Mientras que los delitos cometidos por inmigrantes se multiplican, sobre todo, por quienes proceden de culturas incompatibles con la nuestra, nuestro Gobierno se afana en condenar a nuestra sociedad mediante una reforma del reglamento de la ley de extranjería que pretende regularizar la situación de 900.000 inmigrantes ilegales en un plazo de tres años, con un objetivo de 300.000 regularizaciones por año. Esta modificación “simplifica los trámites administrativos, flexibiliza los requisitos y facilita la integración laboral y social de los inmigrantes en situación irregular” según Sánchez y su banda.
La reforma introduce varios cambios significativos, entre ellos la ampliación de los visados de búsqueda de empleo, que pasarán de tres meses a un año, y que podrán renovarse por hasta cuatro años.
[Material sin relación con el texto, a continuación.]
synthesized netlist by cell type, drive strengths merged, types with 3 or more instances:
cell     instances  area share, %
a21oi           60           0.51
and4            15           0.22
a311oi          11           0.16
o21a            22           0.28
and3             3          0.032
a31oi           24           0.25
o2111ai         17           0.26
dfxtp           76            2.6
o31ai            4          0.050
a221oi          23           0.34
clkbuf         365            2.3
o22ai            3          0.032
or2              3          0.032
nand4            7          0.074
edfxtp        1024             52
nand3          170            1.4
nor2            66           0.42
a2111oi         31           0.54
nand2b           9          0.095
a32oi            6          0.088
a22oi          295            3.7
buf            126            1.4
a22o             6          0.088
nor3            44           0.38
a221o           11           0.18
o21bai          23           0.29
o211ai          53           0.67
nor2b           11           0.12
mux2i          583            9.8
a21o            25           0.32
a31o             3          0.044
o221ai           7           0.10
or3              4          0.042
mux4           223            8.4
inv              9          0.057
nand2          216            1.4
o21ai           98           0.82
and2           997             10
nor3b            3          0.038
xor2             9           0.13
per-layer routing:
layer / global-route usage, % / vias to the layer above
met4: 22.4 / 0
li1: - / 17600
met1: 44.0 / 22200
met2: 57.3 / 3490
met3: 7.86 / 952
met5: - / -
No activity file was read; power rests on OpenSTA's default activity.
`src/rtl/sqr_seq_pkg.sv`:
```
// Pixel-math package shared by the sequential square-root and squarer units:
// default operand width, half-width helper, all-ones helper and FSM states.
package sqr_seq_pkg;

    localparam int BIT_WIDTH_DEF = 12;

    typedef enum logic {
        ST_IDLE = 1'b0,
        ST_RUN  = 1'b1
    } state_t;

    // Root width (and iteration count) for a given result width.
    function automatic int half_width(input int w);
        return w / 2;
    endfunction

    // All-ones pattern in the low w bits; callers cast it to their width.
    function automatic logic [63:0] all_ones(input int w);
        return {64{1'b1}} >> (64 - w);
    endfunction

endpackage

```
`src/rtl/sqr_seq_sat_add_unsigned.sv`:
```
// W-bit unsigned adder that clamps to all ones on carry-out and reports
// the carry, so callers can keep a sticky overflow flag.
module sat_add_unsigned #(
    parameter int W = 12
) (
    input  logic [W-1:0] a,
    input  logic [W-1:0] b,
    output logic [W-1:0] sum,
    output logic         carry
);

    logic [W:0] raw;

    function automatic logic [W-1:0] saturate(input logic [W:0] full);
        return full[W] ? {W{1'b1}} : full[W-1:0];
    endfunction

    // Full-width add, then clamp on carry-out.
    always_comb begin
        raw   = {1'b0, a} + {1'b0, b};
        carry = raw[W];
        sum   = saturate(raw);
    end

endmodule

```
`src/rtl/sqr_seq.sv`:
```
// Sequential squarer: x_out = x_in*x_in + r_in, one root bit per cycle,
// MSB first, saturating to all ones. finish is the idle level shared with
// the square-root unit so the two can be chained.
module sqr_seq
    import sqr_seq_pkg::*;
#(
    parameter int BIT_WIDTH = BIT_WIDTH_DEF
) (
    input  logic                 clk,
    input  logic                 reset,
    input  logic [BIT_WIDTH-1:0] x_in,
    input  logic [BIT_WIDTH-1:0] r_in,
    input  logic                 start,
    output logic [BIT_WIDTH-1:0] x_out,
    output logic                 finish,
    output logic                 done,
    output logic                 overflow
);

    localparam int H  = half_width(BIT_WIDTH);
    localparam int IW = ($clog2(H) < 1) ? 1 : $clog2(H);
    localparam logic [BIT_WIDTH-1:0] ONES = BIT_WIDTH'(all_ones(BIT_WIDTH));

    state_t               state, state_nxt;
    logic [BIT_WIDTH-1:0] acc, acc_nxt;
    logic [H-1:0]         root, root_nxt;
    logic [IW-1:0]        i, i_nxt;
    logic                 ovf, ovf_nxt;
    logic                 done_r, done_nxt;

    logic [BIT_WIDTH-1:0] addend;
    logic [BIT_WIDTH-1:0] sum_sat;
    logic                 carry;

    // Partial product for the current root bit: root << i when root[i] is set.
    // root < 2^H and i < H, so the shifted value always fits BIT_WIDTH bits.
    always_comb begin
        addend = '0;
        if (root[i]) begin
            addend = BIT_WIDTH'(root) << i;
        end
    end

    sat_add_unsigned #(
        .W(BIT_WIDTH)
    ) u_acc_add (
        .a     (acc),
        .b     (addend),
        .sum   (sum_sat),
        .carry (carry)
    );

    // State, accumulator, root latch, bit index, sticky overflow and done pulse.
    always_ff @(posedge clk or posedge reset) begin
        if (reset) begin
            state  <= ST_IDLE;
            acc    <= '0;
            root   <= '0;
            i      <= '0;
            ovf    <= 1'b0;
            done_r <= 1'b0;
        end else begin
            state  <= state_nxt;
            acc    <= acc_nxt;
            root   <= root_nxt;
            i      <= i_nxt;
            ovf    <= ovf_nxt;
            done_r <= done_nxt;
        end
    end

    // Next-state: accept start only while idle, then H accumulate steps.
    always_comb begin
        state_nxt = state;
        acc_nxt   = acc;
        root_nxt  = root;
        i_nxt     = i;
        ovf_nxt   = ovf;
        done_nxt  = 1'b0;
        case (state)
            ST_IDLE: begin
                if (start) begin
                    state_nxt = ST_RUN;
                    root_nxt  = x_in[H-1:0];
                    i_nxt     = IW'(H - 1);
                    // A nonzero upper half means x_in >= 2^H, so the square
                    // cannot fit: preset the saturated result.
                    if (x_in[BIT_WIDTH-1:H] != '0) begin
                        acc_nxt = ONES;
                        ovf_nxt = 1'b1;
                    end else begin
                        acc_nxt = r_in;
                        ovf_nxt = 1'b0;
                    end
                end
            end
            ST_RUN: begin
                if (ovf) begin
                    acc_nxt = ONES;
                end else begin
                    acc_nxt = sum_sat;
                    ovf_nxt = carry;
                end
                i_nxt = i - IW'(1);
                if (i == '0) begin
                    state_nxt = ST_IDLE;
                    done_nxt  = 1'b1;
                end
            end
            default: state_nxt = ST_IDLE;
        endcase
    end

    assign x_out    = acc;
    assign overflow = ovf;
    assign done     = done_r;
    assign finish   = (state == ST_IDLE);

endmodule
```
## src/rtl/dce_uart_pkg.sv

```systemverilog
// rtl/dce_uart_pkg.sv - shared state enum, frame constants and divisor clamp for dce_uart_rx
package dce_uart_pkg;

    typedef enum logic [2:0] {
        IDLE,
        START,
        DATA,
        PARITY,
        STOP,
        WAIT_IDLE
    } rx_state_t;

    localparam int          DATA_BITS = 8;
    localparam logic [31:0] MIN_DBR   = 32'd4;

    function automatic logic [31:0] clamp_dbr(input logic [31:0] dbr);
        return (dbr < MIN_DBR) ? MIN_DBR : dbr;
    endfunction

endpackage

```

## src/rtl/dce_uart_fifo.sv

```systemverilog
// rtl/dce_uart_fifo.sv - show-ahead synchronous FIFO; push while full is dropped
module dce_uart_fifo #(
    parameter int  DEPTH = 8,
    parameter int  WIDTH = 8,
    localparam int AW    = $clog2(DEPTH),
    localparam int LW    = AW + 1
) (
    input  logic             clock10M,
    input  logic             reset,
    input  logic             push,
    input  logic [WIDTH-1:0] push_data,
    input  logic             pop,
    output logic [WIDTH-1:0] head,
    output logic             full,
    output logic             empty,
    output logic [LW-1:0]    level
);

    logic [WIDTH-1:0] mem [DEPTH];
    logic [AW-1:0]    wr_ptr;
    logic [AW-1:0]    rd_ptr;
    logic             do_push;
    logic             do_pop;

    assign full    = (level == LW'(DEPTH));
    assign empty   = (level == '0);
    assign do_push = push && !full;
    assign do_pop  = pop && !empty;
    assign head    = empty ? '0 : mem[rd_ptr];

    always_ff @(posedge clock10M) begin
        if (do_push) begin
            mem[wr_ptr] <= push_data;
        end
    end

    // Power-of-two depth lets the pointers wrap by plain overflow.
    always_ff @(posedge clock10M) begin
        if (!reset) begin
            wr_ptr <= '0;
            rd_ptr <= '0;
            level  <= '0;
        end else begin
            if (do_push) wr_ptr <= wr_ptr + 1'b1;
            if (do_pop)  rd_ptr <= rd_ptr + 1'b1;
            case ({do_push, do_pop})
                2'b10:   level <= level + 1'b1;
                2'b01:   level <= level - 1'b1;
                default: level <= level;
            endcase
        end
    end

endmodule

```

## src/rtl/dce_uart_rx.sv

```systemverilog
// rtl/dce_uart_rx.sv - DCE-side 8N1 UART receiver with receive FIFO and cts flow control
// Optional even-parity bit enabled by DCE_UART_RX_PARITY_EN.
module dce_uart_rx
    import dce_uart_pkg::*;
#(
    parameter int  FIFO_DEPTH  = 8,
    parameter int  CTS_MARGIN  = 2,
    parameter int  SYNC_STAGES = 2,
    localparam int LW          = $clog2(FIFO_DEPTH) + 1
) (
    input  logic          clock10M,
    input  logic          reset,
    input  logic          txd,
    input  logic [31:0]   dbr,
    output logic          cts,
    output logic [7:0]    rx_data,
    output logic          rx_valid,
    input  logic          rx_ready,
    output logic [LW-1:0] fifo_level,
    output logic          framing_err,
    output logic          overrun_err,
    output logic          parity_err
);

    logic [SYNC_STAGES-1:0] sync;
    logic                   rxd;
    logic                   rxd_prev;
    rx_state_t              state;
    logic [31:0]            cnt;
    logic [31:0]            d_lat;
    logic [2:0]             bit_idx;
    logic [7:0]             shreg;
    logic                   par_bad;
    logic                   push;
    logic                   full;
    logic                   empty;

    assign rxd = sync[SYNC_STAGES-1];

`ifdef DCE_UART_RX_PARITY_EN
    logic par_bit;
    assign par_bad = ((^shreg) != par_bit);
`else
    assign par_bad = 1'b0;
`endif

    // Push combinationally on the good stop sample so the byte shows next cycle.
    assign push     = (state == STOP) && (cnt == '0) && rxd && !par_bad;
    assign rx_valid = !empty;

    dce_uart_fifo #(
        .DEPTH (FIFO_DEPTH),
        .WIDTH (8)
    ) u_fifo (
        .clock10M  (clock10M),
        .reset     (reset),
        .push      (push),
        .push_data (shreg),
        .pop       (rx_ready),
        .head      (rx_data),
        .full      (full),
        .empty     (empty),
        .level     (fifo_level)
    );

    always_ff @(posedge clock10M) begin
        if (!reset) begin
            sync        <= '1;
            rxd_prev    <= 1'b1;
            state       <= IDLE;
            cnt         <= '0;
            d_lat       <= MIN_DBR;
            bit_idx     <= '0;
            shreg       <= '0;
            framing_err <= 1'b0;
            overrun_err <= 1'b0;
            parity_err  <= 1'b0;
`ifdef DCE_UART_RX_PARITY_EN
            par_bit     <= 1'b0;
`endif
        end else begin
            sync        <= {sync[SYNC_STAGES-2:0], txd};
            rxd_prev    <= rxd;
            framing_err <= 1'b0;
            overrun_err <= 1'b0;
            parity_err  <= 1'b0;
            if (cnt != '0) cnt <= cnt - 32'd1;
            case (state)
                IDLE: begin
                    if (rxd_prev && !rxd) begin
                        state <= START;
                        d_lat <= clamp_dbr(dbr);
                        cnt   <= (clamp_dbr(dbr) >> 1) - 32'd1;
                    end
                end
                START: begin
                    if (cnt == '0) begin
                        if (!rxd) begin
                            state   <= DATA;
                            cnt     <= d_lat - 32'd1;
                            bit_idx <= '0;
                        end else begin
                            state <= IDLE;
                        end
                    end
                end
                DATA: begin
                    if (cnt == '0) begin
                        shreg   <= {rxd, shreg[7:1]};
                        cnt     <= d_lat - 32'd1;
                        bit_idx <= bit_idx + 3'd1;
                        if (bit_idx == 3'(DATA_BITS - 1)) begin
`ifdef DCE_UART_RX_PARITY_EN
                            state <= PARITY;
`else
                            state <= STOP;
`endif
                        end
                    end
                end
`ifdef DCE_UART_RX_PARITY_EN
                PARITY: begin
                    if (cnt == '0) begin
                        par_bit <= rxd;
                        cnt     <= d_lat - 32'd1;
                        state   <= STOP;
                    end
                end
`endif
                STOP: begin
                    if (cnt == '0) begin
                        if (!rxd) begin
                            framing_err <= 1'b1;
                            state       <= WAIT_IDLE;
                        end else begin
                            parity_err  <= par_bad;
                            overrun_err <= !par_bad && full;
                            state       <= IDLE;
                        end
                    end
                end
                WAIT_IDLE: begin
                    if (rxd) state <= IDLE;
                end
                default: state <= IDLE;
            endcase
        end
    end

    always_ff @(posedge clock10M) begin
        if (!reset) begin
            cts <= 1'b1;
        end else begin
            cts <= (FIFO_DEPTH - int'(fifo_level)) > CTS_MARGIN;
        end
    end

endmodule

```

## config.mk

```make
export PLATFORM = sky130hd
export DESIGN_NAME = dce_uart_rx
export DESIGN_NICKNAME = d
export VERILOG_FILES = /design/src/rtl/dce_uart_pkg.sv /design/src/rtl/dce_uart_fifo.sv /design/src/rtl/dce_uart_rx.sv
export SDC_FILE = /design/constraint.sdc
export NUM_CORES = 1
export LEC_CHECK = 0
export CAP_MARGIN = 20
export CELL_PAD_IN_SITES_DETAIL_PLACEMENT = 0
export CELL_PAD_IN_SITES_GLOBAL_PLACEMENT = 1
export CORE_ASPECT_RATIO = 0.7
export CORE_MARGIN = 1.5
export CORE_UTILIZATION = 42
export CTS_CLUSTER_SIZE = 40
export DETAILED_ROUTE_END_ITERATION = 16
export PLACE_DENSITY = 0.85
export SETUP_SLACK_MARGIN = 0.02
export SLEW_MARGIN = 20
export SYNTH_ARGS = -nofsm -noshare
export SYNTH_HDL_FRONTEND = slang
export SYNTH_HIERARCHICAL = 1
export SYNTH_SLANG_ARGS = --single-unit
```

## constraint.sdc

```tcl
create_clock -name clock10M -period 4.63 [get_ports clock10M]
set_clock_uncertainty 0.1 [all_clocks]
set_input_delay 1.1575 -clock clock10M [delete_from_list [all_inputs] [get_ports clock10M]]
set_output_delay 1.1575 -clock clock10M [all_outputs]
set_load 0.05 [all_outputs]
```

After elaboration in Yosys (flattened, before gate mapping)
Memories as Yosys holds them, arrays and structs flattened. A register that Yosys moved wholly into a read port is not among the register bits. Index checks and enable logic that the tools add are counted.

Equality and inequality tests: 15. Muxes and demuxes: 27. Reductions and logical operators: 20. $lt $le $gt $ge: 2. Add/sub/neg operators: 9.

Operators with widths (number): $mux 32 (6); $pmux 32 s3 (1); $sub 32x1->32 const B (2); $mux 3 (12); $logic_not 32->1 (1); $lt 32x3->1 const B (1); $reduce_bool 32->1 (1); $sub 31x1->32 const B (1); $pmux 3 s5 (1); $ne 2x2->1 const B (6); $add 3x1->3 const B (3); $eq 3x3->1 const B (3); $mux 8 (1); $pmux 4 s2 (1); $reduce_and 4->1 (2); $pmux 3 s2 (1); $reduce_and 6->1 (1); $gt 5x3->1 const B (1); $logic_and 1x1->1 (5); $sub 4x4->5 const A (1); $add 4x1->4 const B (1); $eq 4x4->1 const B (1); $logic_not 4->1 (1); $reduce_and 2->1 (2); 12 further kinds (17).

Logic and storage cells: 87. Input bits: 36. Bits in writable memories: 64. Output and inout port bits: 17. Register bits after elaboration: 94. Memories: 1.

Memory list: u_fifo.mem (depth 8, width 8, read ports 1, clocked after memory_dff 1, write ports 1, line dce_uart_fifo.sv:19) `logic [WIDTH-1:0] mem [DEPTH];`.

Longest topological paths before layout
Gate-level depths: netlist (run 1).

Depth after elaboration: 6. Gate-level depth with buffers: 16. Gate-level depth less buffers: 14.

Hierarchy
The synthesis (run 1) kept the hierarchy.

By module, submodules not included: dce_uart_rx (sequential area each 1681.6 µm², instances 1, area each 5237.5 µm², cells an instance 689); dce_uart_fifo (sequential area each 2182.1 µm², instances 1, area each 3103.0 µm², cells an instance 175).

Least setup slack after synthesis (run 1)
Ideal clock, no wire load.

Kind: input-to-reg. Start point: input port dbr[12]. End point: register cnt[20]. Cell stages on the path: 15. Path slack: -0.111 ns. Data required time: 4.415 ns. Setup time: 0.115 ns. Buffers on the path: 1. Arrival: 4.526 ns. Path through: or4_1 -> nor4_1 -> and3_1 -> clkbuf_1 -> nand2_1 -> and2_1 -> inv_1 -> ha_1 -> nand2b_1 -> nor3_1 -> nand2_1 -> or3_1 -> xor2_1 -> o22ai_1 -> o21a_1.

Word-level cells in the longest chain between the ends: 5.

Ends and longest elaborated chain: start: declaration (line dce_uart_rx.sv:14) `input logic [31:0] dbr,`; $lt 32x3->1 (line dce_uart_pkg.sv:17) `return (dbr < MIN_DBR) ? MIN_DBR : dbr;`; $mux 32 * (line dce_uart_pkg.sv:17); $sub 31x1->32 * (line dce_uart_rx.sv:93) `cnt <= (clamp_dbr(dbr) >> 1) - 32'd1;`; $mux 32 * (line dce_uart_rx.sv:90) `if (rxd_prev && !rxd) begin`; $pmux 32 s3 * (line dce_uart_rx.sv:88) `case (state)`; end signal: assignment (line dce_uart_rx.sv:87) `if (cnt != '0) cnt <= cnt - 32'd1;`; end signal: assignment (line dce_uart_rx.sv:93); end signal: assignment (line dce_uart_rx.sv:100) `cnt <= d_lat - 32'd1;`; end: declaration (line dce_uart_rx.sv:29) `logic [31:0] cnt;`.

Every way passes the cells marked *; elsewhere a longest branch is shown, timed or not. A chain may end at the register's enable or synchronous reset.

Worst setup path after layout (run 1)
Start point: input port dbr[7]. End point: register cnt[22].

The elaborated chain is that of the path after synthesis.

==> results_dict.tcl, run 1 <==
set metrics [dict create \
    grt_pass1_wl_um 33500 \
    die_y_um 121 \
    grt_use_total 0.211 \
    cts-root-buf "clkbuf_16" \
    synthTopCellsByCount "nand2_1 (135), dfxtp_1 (97), nor2_1 (75)" \
    rr_worst_depth 7 \
    cts_tree "built" \
    regArea_um2 3860 \
    clk_path_buf_depth 2 \
    min_to "sync[1]" \
    wl_per_cell_um 16.9 \
    maxSlewHeadroom 0.241 \
    setup_viol 0 \
    synth.top_cells.by_area "dfxtp_1 (23%), edfxtp_1 (23%), nand2_1 (6.1%), xnor2_1 (5.3%), mux4_2 (4.3%)" \
    crit_chain "clkdlybuf4s50_1 -> or4_1 -> or2_2 -> nor3_1 -> nand2_1 -> and2_1 -> inv_1 -> ha_1 -> nand2b_1 -> nor3_1 -> buf_4 -> nand3_1 -> buf_4 -> nor2_1 -> xnor2_1 -> o22ai_1 -> o21bai_1" \
    slowest_stage "or4_1" \
    slew_viol_final 0 \
    yosysSeqAreaShare 0.463 \
    ant_nets 0 \
    cp.required_ns 4.84 \
    fmax_mhz 238 \
    clock_latency_ns 0.44 \
    ir_worst_vdd_v 0.000271 \
    rsz0062_at_grt "false" \
    multi_input_area_um2 4240 \
    arrival_ns 4.41 \
    synth_edf_count 64 \
    synth_most_common_cell "nand2_1" \
    postSynth.asyncResetShare 0 \
    min_from "sync[0]" \
    overflow 0 \
    routed_wirelength_um 20600 \
    criticalPathCategory "in2reg" \
    slowest_delay_ns 0.57 \
    drt_iter0_drc 597 \
    die_w_um 171 \
    firstDrtPassIters 5 \
    cp_top_family "simple AND/OR/NAND/NOR gates" \
    yosys.area.top_type_share 0.233 \
    finish.instance_area_um2 9920 \
    r2r_start "cnt[27]" \
    finalSetupTns_ns 0 \
    syn_inst 864 \
    cts_resized 0 \
    start_util 0.435 \
    synth_cell_types 63 \
    leakagePower_nw 3.37 \
    rrSetupSlack_ns 0.87 \
    cts.clk_slew.worst_paths_ns 0.07 \
    grt_max_degree 56 \
    min-delay-path-class "reg2reg" \
    rows 42 \
    timing.hold.ws_ns 0.316 \
    boundaryPins 53 \
    area_growth_pct 19.0 \
    finalHoldViolations 0 \
    numClockSinks 161 \
    r2r_end "cnt[27]" \
    synthesis.nets 912 \
    drive_gt1_frac 0.114 \
    cts_setup_buffers 0 \
    ys_ff_latch 161 \
    routed_via_density 5.43 \
    finalNetCount 989 \
    place_hpwl_um 14100 \
    finalCritPeriodShare 0.906 \
    fin_crit_ns 4.20 \
    antenna_found_initial 0 \
    vias 6613 \
    netlist_area_um2 8340 \
    timing.max_cap.violations 0 \
    status "completed" \
    core_um2 19200 \
    dieArea_um2 20700 \
    endpoint_kind "register" \
    worstMarginPinSlew_ns 1.14 \
    power_w 0.00435 \
    gp_congestion 0.876 \
    drc 0 \
    diodes 0 \
    syn_area_per_cell_um2 9.65 \
    placed_cell_area_um2 9350 \
    yosys_warnings 6 \
    cts_made_buffers 17 \
    power_density_nw_per_um2 439 \
    nFillCells 1722 \
    ys.flop_type "dfxtp_1" \
    worstSetupStartpointType "primary input" \
    synth_top_area_cell "dfxtp_1" \
    cp_num_buf_inv 4 \
    holdPathStages 1 \
    path_max_fanout 6 \
    hold_buffers 0 \
    io_buffers 51 \
    cts_max_level 4 \
    grt_pass1_vias 6272 \
]
## layout by cell type (no fill, tap or decap), drive strengths merged, types with 12 or more instances in the layout
cell type	instances
nand2	136
dfxtp	97
nor2	75
edfxtp	64
xnor2	50
clkdlybuf4s50	50
buf	50
a21boi	45
xor2	34
nor3	31
nand3	22
nor4	22
o21ai	21
a21oi	20
clkbuf	18
o22ai	17
or3	16
mux4	16
inv	14
nand2b	12
mux2i	12
ha	12
## metrics by stage
step	utilization	setup WS, ns	instances
floorplan	-	0.111	864
finish	0.517	0.434	1218
CTS	0.517	0.464	1218
global placement	0.488	0.0644	1186
detailed placement	0.488	0.0320	1186
global route	0.517	0.212	1218
## flip-flops by register name (all words and copies together), names as in the netlist, named ones only
signal and flops:
u_fifo/mem 64, u_fifo/level 4, shreg 8, state 3
u_fifo/rd_ptr 3, rxd_prev 1, cts 1, u_fifo/wr_ptr 3
overrun_err 1, bit_idx 3, framing_err 1, sync 2
cnt 32, d_lat 32
## where the power goes
group	switching, W	internal [W]	total (W)	leakage [nW]
clock	0.000586	0.000790	0.00138	0.269
sequential	0.000152	0.00160	0.00175	1.38
combinational	0.000706	0.000523	0.00123	1.72
total	0.00144	0.00291	0.00435	3.37
## worst max-delay path by stage
stage	start	end	slack [ns]	cells past startpoint
after floorplan	dbr[12]	cnt[20]	0.11	15
after global placement	dbr[7]	cnt[20]	0.06	16
after detailed placement	dbr[7]	cnt[20]	0.03	16
after CTS	dbr[7]	cnt[20]	0.46	16
after global routing	dbr[6]	cnt[24]	0.21	16
final	dbr[7]	cnt[22]	0.43	17
## metal layers
metal | vias to the layer above | track usage | share of wire
li1 | 3243 | - | -
met1 | 3190 | 0.329 | 0.54
met4 | 0 | 0.0641 | 0.012
met2 | 159 | 0.290 | 0.40
met5 | - | 0 | 0
met3 | 21 | 0.0411 | 0.052
## cell families after synthesis
family	Yosys count	synth area share
other	1	0.000450
multiplexers	28	0.0576
XOR/XNOR	84	0.0882
buffers and inverters	54	0.0300
AO/OA/AOI/OAI	150	0.123
AND/OR/NAND/NOR	374	0.219
flip-flops	161	0.463
adder cells (fa/ha/maj)	12	0.0180
## layout make-up
cell class | count | share of cell area
Inverter | 12 | 0.00454
Multi-Input combinational cell | 649 | 0.427
Sequential cell | 161 | 0.389
Clock inverter | 14 | 0.0141
Tap cell | 264 | 0.0333
Timing Repair Buffer | 100 | 0.0880
Clock buffer | 18 | 0.0432
Power figures use the tool's default switching activity.
==> run 2, diff against run 1 <==
--- a/config.mk
+++ b/config.mk
@@ -13,6 +13,7 @@
 export CORE_UTILIZATION = 42
 export CTS_CLUSTER_SIZE = 40
 export DETAILED_ROUTE_END_ITERATION = 16
+export GPL_ROUTABILITY_DRIVEN = 0
 export PLACE_DENSITY = 0.85
 export SETUP_SLACK_MARGIN = 0.02
 export SLEW_MARGIN = 20
==> results of run 2 <==
No change in the layout: final DEF, timing and power equal those of run 1.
Además, se crean dos nuevas categorías de autorización de residencia basadas en el arraigo y se suavizan las condiciones para la reagrupación familiar de inmigrantes que ya tienen nacionalidad española. El resultado ya lo sabemos, más paguitas para ellos y menos para nosotros y nuestros hijos, aunque lo más importante, es que cuando todos ellos puedan votar, lo harán a quienes les han abierto la puerta, a la izquierda, cambiando así el mapa electoral haciendo trampa.
Mientras tanto, cuatro heridos y dos detenidos ha sido el saldo de una violenta pelea con armas blancas producida en Figueras (Gerona). La reyerta, que tuvo lugar en la plaza de la Estación, frente a la estación de Renfe, involucró a un grupo de jóvenes de nacionalidad marroquí. Los detenidos acumulan más de 20 registros por delitos previos y se enfrentan a cargos por lesiones y amenazas. Y pese a ello, no fueron expulsados de nuestro territorio.
Y en la provincia de Murcia, un hombre de 27 años y origen inmigrante ha sido condenado por la Audiencia Provincial de Murcia a 12 años y medio de prisión por violar a una niña de 13 años en un domicilio de Bullas, donde tuvo lugar la agresión en noviembre de 2022. Y encima ahora tenemos que alimentarlo durante todos esos años.
La izquierda y el PP pretenden que la situación sea irreversible. A este paso nos ocurrirá como a Alemania, que recomiendan a judíos y gays esconder su identidad en los barrios donde predominan los inmigrantes musulmanes.
Lo que le dijo el Papa San Juan Pablo II a mi hermano en la visita ad limina al preguntarle sobre la no publicación del tercer secreto de Fátima le contestó «todo está en la Biblia» y que le preocupaba la descristianización y ruptura de España y su islamización. Se está cumpliendo.